CHATGPT is amazing but only a text model. What if it was able to take decisions and perform actions like an AGI?
In this hackathon we tried to solve this problem end-to-end for a browser. SAMARTH is capable of taking any instruction which can be done in a browser from user form CLI or voice and executing it automatically. For example, you can ask it to find someone one LinkedIn and send a connection request with a message and it will be done fully automatically for you.

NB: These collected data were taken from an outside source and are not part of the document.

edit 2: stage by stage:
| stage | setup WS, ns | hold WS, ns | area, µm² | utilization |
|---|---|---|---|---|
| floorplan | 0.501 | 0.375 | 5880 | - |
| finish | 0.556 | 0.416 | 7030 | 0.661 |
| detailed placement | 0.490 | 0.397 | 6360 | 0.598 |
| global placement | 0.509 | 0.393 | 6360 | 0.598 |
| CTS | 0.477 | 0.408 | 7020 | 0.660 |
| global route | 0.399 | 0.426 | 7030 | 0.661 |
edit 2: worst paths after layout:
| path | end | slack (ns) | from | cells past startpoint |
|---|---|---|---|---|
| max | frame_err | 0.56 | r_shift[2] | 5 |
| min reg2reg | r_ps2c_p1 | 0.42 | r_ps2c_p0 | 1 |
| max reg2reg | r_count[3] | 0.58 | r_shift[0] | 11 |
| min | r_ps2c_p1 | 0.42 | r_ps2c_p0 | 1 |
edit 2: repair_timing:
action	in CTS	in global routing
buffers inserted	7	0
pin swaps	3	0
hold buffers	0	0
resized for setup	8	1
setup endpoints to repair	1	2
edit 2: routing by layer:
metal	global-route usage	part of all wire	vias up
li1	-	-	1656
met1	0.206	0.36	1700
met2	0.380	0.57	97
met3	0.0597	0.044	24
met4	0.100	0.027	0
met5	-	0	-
$ cat src/rtl/booth_step_div.sv
// booth_step_div
//   Sequential 8-bit restoring divider, one shift-subtract step per clock.
//   A start pulse in IDLE captures the operands; eight CALC cycles produce
//   the quotient/remainder; FIN registers the results and pulses done.
//   Fixed latency: done rises 9 cycles after the accepting edge.
//
//   Ports:
//     clk    rising-edge clock
//     rst_n  asynchronous active-low reset
//     bus    booth_step_div_if.slave
//              start/sgn/dividend/divisor in,
//              busy/done/quotient/remainder/div_by_zero out
//
//   Configuration macro: SIGNED_DIV_EN
//     defined   -> sgn=1 performs truncating two's-complement division
//     undefined -> sgn is ignored, unsigned only, no sign logic built
module booth_step_div (
  input  logic                 clk,
  input  logic                 rst_n,
  booth_step_div_if.slave      bus
);

  typedef enum logic [1:0] {
    IDLE = 2'd0,
    CALC = 2'd1,
    FIN  = 2'd2
  } state_t;

  state_t     state_q, state_d;
  logic [2:0] cnt_q, cnt_d;
  logic [8:0] a_q, a_d;
  logic [7:0] q_q, q_d;
  logic [7:0] m_q, m_d;
  logic [7:0] raw_q, raw_d;
  logic       dz_q, dz_d;
  logic [7:0] quotient_q, quotient_d;
  logic [7:0] remainder_q, remainder_d;
  logic       div_by_zero_q, div_by_zero_d;
  logic       done_q, done_d;

  logic [7:0] dvd_mag;
  logic [7:0] dvs_mag;
  logic [7:0] quo_fin;
  logic [7:0] rem_fin;

  // One restoring step: shift {A,Q} left, trial-subtract M, keep the
  // difference only when it did not borrow.
  logic [8:0] a_sh;
  logic [7:0] q_sh;
  logic [8:0] t;

  assign a_sh = {a_q[7:0], q_q[7]};
  assign q_sh = {q_q[6:0], 1'b0};
  assign t    = a_sh - {1'b0, m_q};

  // A never exceeds M-1 between steps, so its top bit is always clear.
  logic unused_a_msb;
  assign unused_a_msb = a_q[8];

`ifdef SIGNED_DIV_EN
  logic neg_quo_q, neg_quo_d;
  logic neg_rem_q, neg_rem_d;
  logic dvd_neg, dvs_neg;

  assign dvd_neg = bus.sgn & bus.dividend[7];
  assign dvs_neg = bus.sgn & bus.divisor[7];
  // -128 negates to 8'h80, which is 128 when read as unsigned.
  assign dvd_mag = dvd_neg ? (~bus.dividend + 8'd1) : bus.dividend;
  assign dvs_mag = dvs_neg ? (~bus.divisor + 8'd1) : bus.divisor;
  assign quo_fin = neg_quo_q ? (~q_q + 8'd1) : q_q;
  assign rem_fin = neg_rem_q ? (~a_q[7:0] + 8'd1) : a_q[7:0];

  // Sign corrections are decided at load and applied at FIN.
  always_comb begin
    neg_quo_d = neg_quo_q;
    neg_rem_d = neg_rem_q;
    if (state_q == IDLE && bus.start) begin
      neg_quo_d = dvd_neg ^ dvs_neg;
      neg_rem_d = dvd_neg;
    end
  end

  always_ff @(posedge clk or negedge rst_n) begin
    if (!rst_n) begin
      neg_quo_q <= 1'b0;
      neg_rem_q <= 1'b0;
    end else begin
      neg_quo_q <= neg_quo_d;
      neg_rem_q <= neg_rem_d;
    end
  end
`else
  logic unused_sgn;
  assign unused_sgn = bus.sgn;
  assign dvd_mag    = bus.dividend;
  assign dvs_mag    = bus.divisor;
  assign quo_fin    = q_q;
  assign rem_fin    = a_q[7:0];
`endif

  // Controller and datapath next-state. The raw dividend is kept so a
  // divide-by-zero can return it unchanged as the remainder.
  always_comb begin
    state_d       = state_q;
    cnt_d         = cnt_q;
    a_d           = a_q;
    q_d           = q_q;
    m_d           = m_q;
    raw_d         = raw_q;
    dz_d          = dz_q;
    quotient_d    = quotient_q;
    remainder_d   = remainder_q;
    div_by_zero_d = div_by_zero_q;
    done_d        = 1'b0;

    unique case (state_q)
      IDLE: begin
        if (bus.start) begin
          a_d     = 9'd0;
          q_d     = dvd_mag;
          m_d     = dvs_mag;
          raw_d   = bus.dividend;
          dz_d    = (bus.divisor == 8'd0);
          cnt_d   = 3'd0;
          state_d = CALC;
        end
      end
      CALC: begin
        if (t[8]) begin
          a_d = a_sh;
          q_d = q_sh;
        end else begin
          a_d = t;
          q_d = {q_sh[7:1], 1'b1};
        end
        cnt_d = cnt_q + 3'd1;
        if (cnt_q == 3'd7) begin
          state_d = FIN;
        end
      end
      FIN: begin
        if (dz_q) begin
          quotient_d  = 8'hFF;
          remainder_d = raw_q;
        end else begin
          quotient_d  = quo_fin;
          remainder_d = rem_fin;
        end
        div_by_zero_d = dz_q;
        done_d        = 1'b1;
        state_d       = IDLE;
      end
      default: begin
        state_d = IDLE;
      end
    endcase
  end

  always_ff @(posedge clk or negedge rst_n) begin
    if (!rst_n) begin
      state_q       <= IDLE;
      cnt_q         <= 3'd0;
      a_q           <= 9'd0;
      q_q           <= 8'd0;
      m_q           <= 8'd0;
      raw_q         <= 8'd0;
      dz_q          <= 1'b0;
      quotient_q    <= 8'd0;
      remainder_q   <= 8'd0;
      div_by_zero_q <= 1'b0;
      done_q        <= 1'b0;
    end else begin
      state_q       <= state_d;
      cnt_q         <= cnt_d;
      a_q           <= a_d;
      q_q           <= q_d;
      m_q           <= m_d;
      raw_q         <= raw_d;
      dz_q          <= dz_d;
      quotient_q    <= quotient_d;
      remainder_q   <= remainder_d;
      div_by_zero_q <= div_by_zero_d;
      done_q        <= done_d;
    end
  end

  // busy covers CALC and FIN, i.e. the nine cycles after acceptance.
  assign bus.busy        = (state_q != IDLE);
  assign bus.done        = done_q;
  assign bus.quotient    = quotient_q;
  assign bus.remainder   = remainder_q;
  assign bus.div_by_zero = div_by_zero_q;

endmodule
===== src/rtl/qr_pkg.sv =====
// Shared types and widths for the finder-pattern scanner.
package qr_pkg;

    localparam int ADDR_W  = 20;
    localparam int RUN_W   = 9;
    localparam int TOT_W   = 12;
    localparam int COORD_W = 9;
    localparam int RUN_MAX = (1 << RUN_W) - 1;

    typedef enum logic [1:0] {
        IDLE,
        SCAN,
        DRAIN,
        DONE
    } scan_state_t;

    // Run length increment that sticks at the largest representable length.
    function automatic logic [RUN_W-1:0] run_inc(input logic [RUN_W-1:0] len);
        return (len == RUN_W'(RUN_MAX)) ? len : len + 1'b1;
    endfunction

endpackage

You can also use it for more complex tasks like booking a cab from one location to another. It can be used to automate many day-to-day activites in browser and save you a ton of time.
We have used Playwright for scrapping and navigating across websites and GPT-3 API for processing information and taking actions. Presently, it is a CLI tool and also can also take voice input.
It has displayed near-AGI results and with more powerful GPT model and better prompt engineering, it can achieve much more.
The most challenging part was scrapping the website and presenting it in an understandable way to GPT so that it can give read in a single prompt. We spent a lot of time to extract the DOM out of the website using playwright by playing around with Chrome Debugger Protocol.
We've also faced issues in generating the prompts from GPT model because it's limited to certain number of tokens per day which made us difficult to test in various scenarios.
We also tried to make the script login automatically in some websites where Sign in is requried but there are some permissions related to bot activity which doesn't allow this process.